-- Data for analysis --
[Start of Attachment]

## src/tll_pkg.sv

```systemverilog
// constants, offsets and carrier types for the target indicator block
`default_nettype none
package tll_pkg;
   localparam int unsigned NUM_TGT      = 6;          // programmable target indicators
   localparam int unsigned ROW_BITS     = 8;          // status bits per target row
   localparam int unsigned CLK_PERIOD_NS = 5;         // MCLK period
   localparam int unsigned PROC_NS      = 1000;       // processing interval
   localparam int unsigned PROC_CYC     = (PROC_NS + CLK_PERIOD_NS - 1) / CLK_PERIOD_NS;
   localparam int unsigned BLINK_US     = 250000;     // half period of the warning flash
   localparam int unsigned BLINK_TICKS  = BLINK_US * 1000 / PROC_NS;
   // register byte offsets
   localparam logic [7:0] OFS_CFG   = 8'h00;          // latch selects and warning enables
   localparam logic [7:0] OFS_CMD   = 8'h04;          // target reset command
   localparam logic [7:0] OFS_STAT  = 8'h08;          // indicator and message state
   localparam logic [7:0] OFS_VIEW  = 8'h0C;          // row view with pair select
   localparam logic [7:0] OFS_ISTAT = 8'h10;          // sticky events, write one to clear
   localparam logic [7:0] OFS_IMASK = 8'h14;          // event mask
   // field positions
   localparam int unsigned CFG_WEN_POS = 8;           // warning enables at [13:8]
   localparam int unsigned NUM_WARN    = 6;
   localparam int unsigned EV_TRIP     = 0;           // event bits
   localparam int unsigned EV_WARN     = 1;
   localparam int unsigned EV_RESET    = 2;
   localparam int unsigned NUM_EV      = 3;
   // values after reset
   localparam logic [5:0]  RST_LATCH_SEL = 6'h3F;
   localparam logic [5:0]  RST_WARN_EN   = 6'h3F;
   localparam logic [2:0]  RST_IMASK     = 3'h0;
   localparam logic [1:0]  RST_PAIR      = 2'h0;
   // warning flags from the protection logic
   typedef struct packed {
      logic arc_flash_alarm;
      logic power_factor_alarm;
      logic winding_temp_alarm;
      logic bearing_temp_alarm;
      logic ambient_temp_alarm;
      logic other_temp_alarm;
      logic temp_sensor_fault;
      logic comm_loss_flag;
      logic comm_idle_flag;
   } tll_warn_t;
   // front-panel indicator drive
   typedef struct packed {
      logic       enabled;
      logic       trip;
      logic [5:0] target;
   } tll_led_t;
endpackage
`default_nettype wire

```

## src/tll_target_leds.sv

```systemverilog
// target indicator latch, reset, lamp test and warning flash with wishbone registers
// How it works
// - six target indicators, each with its own assertion equation and latch select
// - unlatched indicator follows its assertion equation directly
// - latched indicator lights only if tripped while its equation is true, then holds
// - reset clears a latched indicator only if its condition is gone
// - a trip latches all involved targets whose latch select is set, never the enabled indicator
// - a new trip drops older unreset latched targets, showing only the new ones
// - holding the reset button lights every indicator as lamp test
// - button release turns off latched targets whose conditions cleared
// - button release relights targets whose conditions are still present
// - reset clears the pending trip message only when the trip has cleared
// - the target reset equation resets targets like the button
// - trip indicator flashes while any enabled warning is active and no trip is present or latched
// - trip indicator lights on every trip and is not reassignable
// - enabled indicator shows healthy self-test and is not reprogrammable
// - status rows of eight bits, shown two consecutive bits at a time
`default_nettype none
module tll_target_leds #(
   parameter int unsigned BLINK_LEN = tll_pkg::BLINK_TICKS
) (
   input  wire logic              MCLK,
   input  wire logic              RSTN,
   input  wire logic              WB_CYC_I,
   input  wire logic              WB_STB_I,
   input  wire logic              WB_WE_I,
   input  wire logic [7:0]        WB_ADR_I,
   input  wire logic [3:0]        WB_SEL_I,
   input  wire logic [31:0]       WB_DAT_I,
   output logic      [31:0]       WB_DAT_O,
   output logic                   WB_ACK_O,
   input  wire logic [5:0]        LED_ASSERT_EQUATION,
   input  wire logic              TRIP_IN,
   input  wire logic              SELF_TEST_OK,
   input  wire tll_pkg::tll_warn_t WARN_IN,
   input  wire logic              TARGET_RESET_EQUATION,
   input  wire logic              RESET_BUTTON,
   output tll_pkg::tll_led_t      LED_OUT,
   output logic                   TRIP_MSG,
   output logic      [1:0]        DISP_PAIR,
   output logic                   IRQ
);
   import tll_pkg::*;

   // pushbutton synchroniser
   logic       btn_m_q, btn_s_q;
   // processing interval divider and flash timer
   logic [15:0] div_q, div_d;
   logic [31:0] blk_cnt_q, blk_cnt_d;
   logic        blink_q, blink_d;
   logic        tick;
   // sampled state
   logic [5:0] asrt_q, asrt_d;
   logic       trip_prev_q, trip_prev_d;
   logic       btn_prev_q, btn_prev_d;
   logic [5:0] lat_q, lat_d;
   logic       trip_lat_q, trip_lat_d;
   logic       msg_q, msg_d;
   logic       warn_q, warn_d;
   logic       cmd_pend_q, cmd_pend_d;
   // registers
   logic [5:0] sel_q, sel_d;
   logic [5:0] wen_q, wen_d;
   logic [1:0] pair_q, pair_d;
   logic [2:0] ist_q, ist_d;
   logic [2:0] imask_q, imask_d;
   // bus
   logic        ack_q, ack_d;
   logic [31:0] rdat_q, rdat_d;
   // outputs
   tll_led_t   led_q, led_d;
   logic [1:0] disp_q, disp_d;
   logic       irq_q, irq_d;
   // events
   logic       trip_rise, rst_req, warn_now;
   logic [5:0] warn_vec;
   logic [7:0] row;
   logic       bus_req, wr_hit;

   // two flops on the button pin before any logic reads it
   always_ff @(posedge MCLK or negedge RSTN) begin
      if (!RSTN) begin
         btn_m_q <= 1'b0;
         btn_s_q <= 1'b0;
      end else begin
         btn_m_q <= RESET_BUTTON;
         btn_s_q <= btn_m_q;
      end
   end

   // warning sources gated by their enables, temperature alarms merged
   always_comb begin
      warn_vec = {WARN_IN.arc_flash_alarm, WARN_IN.power_factor_alarm,
                  WARN_IN.winding_temp_alarm | WARN_IN.bearing_temp_alarm |
                  WARN_IN.ambient_temp_alarm | WARN_IN.other_temp_alarm,
                  WARN_IN.temp_sensor_fault, WARN_IN.comm_loss_flag, WARN_IN.comm_idle_flag};
      warn_now = |(warn_vec & wen_q);
   end

   // interval divider and flash timer
   assign tick = (div_q == 16'h0000);
   always_comb begin
      div_d     = tick ? 16'(PROC_CYC - 1) : 16'(div_q - 16'h0001);
      blk_cnt_d = blk_cnt_q;
      blink_d   = blink_q;
      if (tick) begin
         if (blk_cnt_q >= BLINK_LEN - 1) begin
            blk_cnt_d = 32'h0000_0000;
            blink_d   = ~blink_q;
         end else begin
            blk_cnt_d = blk_cnt_q + 32'h0000_0001;
         end
      end
   end

   // reset sources and trip edge, looked at only on the interval tick
   assign trip_rise = TRIP_IN & ~trip_prev_q;
   assign rst_req   = TARGET_RESET_EQUATION | cmd_pend_q | (btn_prev_q & ~btn_s_q);

   // latch and message next state
   always_comb begin
      asrt_d      = asrt_q;
      trip_prev_d = trip_prev_q;
      btn_prev_d  = btn_prev_q;
      lat_d       = lat_q;
      trip_lat_d  = trip_lat_q;
      msg_d       = msg_q;
      warn_d      = warn_q;
      if (tick) begin
         asrt_d      = LED_ASSERT_EQUATION;
         trip_prev_d = TRIP_IN;
         btn_prev_d  = btn_s_q;
         warn_d      = warn_now;
         if (trip_rise) begin
            lat_d      = LED_ASSERT_EQUATION & sel_q;
            trip_lat_d = 1'b1;
            msg_d      = 1'b1;
         end else if (rst_req) begin
            lat_d = lat_q & LED_ASSERT_EQUATION;
            if (!TRIP_IN) begin
               trip_lat_d = 1'b0;
               msg_d      = 1'b0;
            end
         end
      end
   end

   // bus decode and register writes
   assign bus_req = WB_CYC_I & WB_STB_I & ~ack_q;
   assign wr_hit  = bus_req & WB_WE_I;
   always_comb begin
      sel_d      = sel_q;
      wen_d      = wen_q;
      pair_d     = pair_q;
      imask_d    = imask_q;
      cmd_pend_d = tick ? 1'b0 : cmd_pend_q;
      ist_d      = ist_q;
      if (wr_hit && WB_SEL_I[0]) begin
         case (WB_ADR_I)
            OFS_CFG:   sel_d   = WB_DAT_I[5:0];
            OFS_CMD:   cmd_pend_d = cmd_pend_d | WB_DAT_I[0];
            OFS_VIEW:  pair_d  = WB_DAT_I[1:0];
            OFS_ISTAT: ist_d   = ist_q & ~WB_DAT_I[2:0];
            OFS_IMASK: imask_d = WB_DAT_I[2:0];
            default:   ;
         endcase
      end
      if (wr_hit && WB_SEL_I[1] && WB_ADR_I == OFS_CFG) begin
         wen_d = WB_DAT_I[CFG_WEN_POS +: NUM_WARN];
      end
      // hardware set wins over a same-cycle clear
      if (tick && trip_rise) begin
         ist_d[EV_TRIP] = 1'b1;
      end
      if (tick && warn_now && !warn_q) begin
         ist_d[EV_WARN] = 1'b1;
      end
      if (tick && !trip_rise && rst_req) begin
         ist_d[EV_RESET] = 1'b1;
      end
   end

   // status row: enabled, trip, six targets
   assign row = {led_q.enabled, led_q.trip, led_q.target};

   // read data and acknowledge, one wait state
   always_comb begin
      ack_d  = bus_req;
      rdat_d = 32'h0000_0000;
      if (bus_req && !WB_WE_I) begin
         case (WB_ADR_I)
            OFS_CFG:   rdat_d = {18'h00000, wen_q, 2'h0, sel_q};
            OFS_STAT:  rdat_d = {22'h000000, msg_q, warn_q, row};
            OFS_VIEW:  rdat_d = {20'h00000, 2'(row[2*pair_q +: 2]), pair_q, row};
            OFS_ISTAT: rdat_d = {29'h00000000, ist_q};
            OFS_IMASK: rdat_d = {29'h00000000, imask_q};
            default:   rdat_d = 32'h0000_0000;
         endcase
      end
   end

   // indicator drive, lamp test overrides everything
   always_comb begin
      led_d.enabled = SELF_TEST_OK;
      led_d.trip    = TRIP_IN | trip_lat_q | (warn_q & blink_q);
      for (int i = 0; i < NUM_TGT; i++) begin
         led_d.target[i] = sel_q[i] ? lat_q[i] : asrt_q[i];
      end
      if (btn_s_q) begin
         led_d = '1;
      end
      disp_d = row[2*pair_q +: 2];
      irq_d  = |(ist_q & imask_q);
   end

   // state registers
   always_ff @(posedge MCLK or negedge RSTN) begin
      if (!RSTN) begin
         div_q       <= 16'h0000;
         blk_cnt_q   <= 32'h0000_0000;
         blink_q     <= 1'b0;
         asrt_q      <= 6'h00;
         trip_prev_q <= 1'b0;
         btn_prev_q  <= 1'b0;
         lat_q       <= 6'h00;
         trip_lat_q  <= 1'b0;
         msg_q       <= 1'b0;
         warn_q      <= 1'b0;
         cmd_pend_q  <= 1'b0;
         sel_q       <= RST_LATCH_SEL;
         wen_q       <= RST_WARN_EN;
         pair_q      <= RST_PAIR;
         ist_q       <= 3'h0;
         imask_q     <= RST_IMASK;
         ack_q       <= 1'b0;
         rdat_q      <= 32'h0000_0000;
         led_q       <= '0;
         disp_q      <= 2'h0;
         irq_q       <= 1'b0;
      end else begin
         div_q       <= div_d;
         blk_cnt_q   <= blk_cnt_d;
         blink_q     <= blink_d;
         asrt_q      <= asrt_d;
         trip_prev_q <= trip_prev_d;
         btn_prev_q  <= btn_prev_d;
         lat_q       <= lat_d;
         trip_lat_q  <= trip_lat_d;
         msg_q       <= msg_d;
         warn_q      <= warn_d;
         cmd_pend_q  <= cmd_pend_d;
         sel_q       <= sel_d;
         wen_q       <= wen_d;
         pair_q      <= pair_d;
         ist_q       <= ist_d;
         imask_q     <= imask_d;
         ack_q       <= ack_d;
         rdat_q      <= rdat_d;
         led_q       <= led_d;
         disp_q      <= disp_d;
         irq_q       <= irq_d;
      end
   end

   assign WB_ACK_O  = ack_q;
   assign WB_DAT_O  = rdat_q;
   assign LED_OUT   = led_q;
   assign TRIP_MSG  = msg_q;
   assign DISP_PAIR = disp_q;
   assign IRQ       = irq_q;
endmodule
`default_nettype wire

```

[End of Attachment]

Which lines of the entries above contain the string "present"? Copy each one.

-- Your solution --
// - button release relights targets whose conditions are still present
// - trip indicator flashes while any enabled warning is active and no trip is present or latched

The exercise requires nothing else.